DATA FOR THE TASK Block Start

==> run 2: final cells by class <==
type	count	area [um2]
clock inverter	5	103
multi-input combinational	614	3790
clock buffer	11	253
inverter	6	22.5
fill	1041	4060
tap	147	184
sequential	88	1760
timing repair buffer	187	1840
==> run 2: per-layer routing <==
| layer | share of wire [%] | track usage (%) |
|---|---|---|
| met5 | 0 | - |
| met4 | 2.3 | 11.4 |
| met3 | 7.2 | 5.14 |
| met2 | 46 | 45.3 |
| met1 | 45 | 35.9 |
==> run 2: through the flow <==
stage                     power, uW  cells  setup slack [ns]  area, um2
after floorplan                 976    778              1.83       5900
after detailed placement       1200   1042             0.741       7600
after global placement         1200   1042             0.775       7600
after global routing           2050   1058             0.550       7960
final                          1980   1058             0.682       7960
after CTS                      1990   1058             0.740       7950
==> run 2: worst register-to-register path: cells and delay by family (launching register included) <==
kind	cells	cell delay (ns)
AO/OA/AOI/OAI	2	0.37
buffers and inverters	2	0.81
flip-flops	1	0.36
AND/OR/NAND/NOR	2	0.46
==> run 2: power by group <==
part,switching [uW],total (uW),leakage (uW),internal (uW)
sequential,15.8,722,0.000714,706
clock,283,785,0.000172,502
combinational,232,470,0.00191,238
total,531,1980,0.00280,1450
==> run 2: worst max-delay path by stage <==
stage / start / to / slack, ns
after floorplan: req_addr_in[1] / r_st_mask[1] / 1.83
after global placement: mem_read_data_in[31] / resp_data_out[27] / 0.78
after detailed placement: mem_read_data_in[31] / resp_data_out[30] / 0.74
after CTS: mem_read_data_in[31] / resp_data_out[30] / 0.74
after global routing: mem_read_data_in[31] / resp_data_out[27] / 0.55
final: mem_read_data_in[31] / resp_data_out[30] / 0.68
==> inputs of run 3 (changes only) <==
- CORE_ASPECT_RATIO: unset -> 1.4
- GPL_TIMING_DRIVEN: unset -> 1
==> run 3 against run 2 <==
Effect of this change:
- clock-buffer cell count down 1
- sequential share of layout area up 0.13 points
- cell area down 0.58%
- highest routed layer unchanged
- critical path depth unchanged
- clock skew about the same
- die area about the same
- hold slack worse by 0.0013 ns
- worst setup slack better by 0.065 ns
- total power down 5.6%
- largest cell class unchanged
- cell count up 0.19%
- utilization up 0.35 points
`config.mk`:
```
export PLATFORM = sky130hd
export DESIGN_NAME = hazard_stall_ctrl
export DESIGN_NICKNAME = d
export VERILOG_FILES = /design/src/rtl/hazard_stall_ctrl.sv
export SDC_FILE = /design/constraint.sdc
export NUM_CORES = 1
export LEC_CHECK = 0
export ABC_AREA = 1
export CAP_MARGIN = 40
export CORE_ASPECT_RATIO = 1.4
export CORE_MARGIN = 3
export CORE_UTILIZATION = 40
export DETAILED_ROUTE_END_ITERATION = 6
export PLACE_DENSITY = 0.76
export SLEW_MARGIN = 25
export SYNTH_ARGS = -nofsm -noshare
export SYNTH_HDL_FRONTEND = slang
export SYNTH_SLANG_ARGS = --single-unit
```
`constraint.sdc`:
```
create_clock -name clk -period 4.5 [get_ports clk]
set_input_delay 0.9 -clock clk [delete_from_list [all_inputs] [get_ports clk]]
set_output_delay 0.9 -clock clk [all_outputs]
set_load 0.01 [all_outputs]
```
==> src/rtl/sr_pkg.sv <==
// Shared types and constants for the set/reset command front end.
package sr_pkg;

    typedef enum logic {SR_IDLE, SR_LOCK} sr_state_e;

    localparam logic PRIO_S = 1'b0;
    localparam logic PRIO_R = 1'b1;

endpackage

==> src/rtl/sr_cmd_gen_if.sv <==
// Request/command bundle between the raw request source and the flop driver.
interface sr_cmd_if;

    logic set_in;
    logic clr_in;
    logic s;
    logic r;
    logic busy;
    logic conflict;

    modport master (
        output set_in, clr_in,
        input  s, r, busy, conflict
    );

    modport slave (
        input  set_in, clr_in,
        output s, r, busy, conflict
    );

endinterface

==> src/rtl/sr_debounce.sv <==
// Run-length debouncer: the output follows the input once it has differed
// for DB_CYCLES consecutive samples; rise flags a debounced rising edge.
module sr_debounce #(
    parameter int DB_CYCLES = 4
) (
    input  logic clk,
    input  logic rst,
    input  logic din,
    output logic dout,
    output logic rise
);

    localparam int CW = (DB_CYCLES > 1) ? $clog2(DB_CYCLES) : 1;
    localparam logic [CW-1:0] CNT_MAX = CW'(DB_CYCLES - 1);

    logic [CW-1:0] cnt;
    logic          db_p1;

    always_ff @(posedge clk) begin
        if (rst) begin
            cnt   <= '0;
            dout  <= 1'b0;
            db_p1 <= 1'b0;
        end else begin
            db_p1 <= dout;
            if (din == dout) begin
                cnt <= '0;
            end else if (cnt == CNT_MAX) begin
                dout <= din;
                cnt  <= '0;
            end else begin
                cnt <= cnt + 1'b1;
            end
        end
    end

    // db_p1 lags dout by one edge, so rise is high for exactly one cycle
    assign rise = dout & ~db_p1;

endmodule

DATA FOR THE TASK Block End

-- WHAT TO DO --
Which lines above include the string "slack"? Show them.

-- REPLY --
stage                     power, uW  cells  setup slack [ns]  area, um2
stage / start / to / slack, ns
- hold slack worse by 0.0013 ns
- worst setup slack better by 0.065 ns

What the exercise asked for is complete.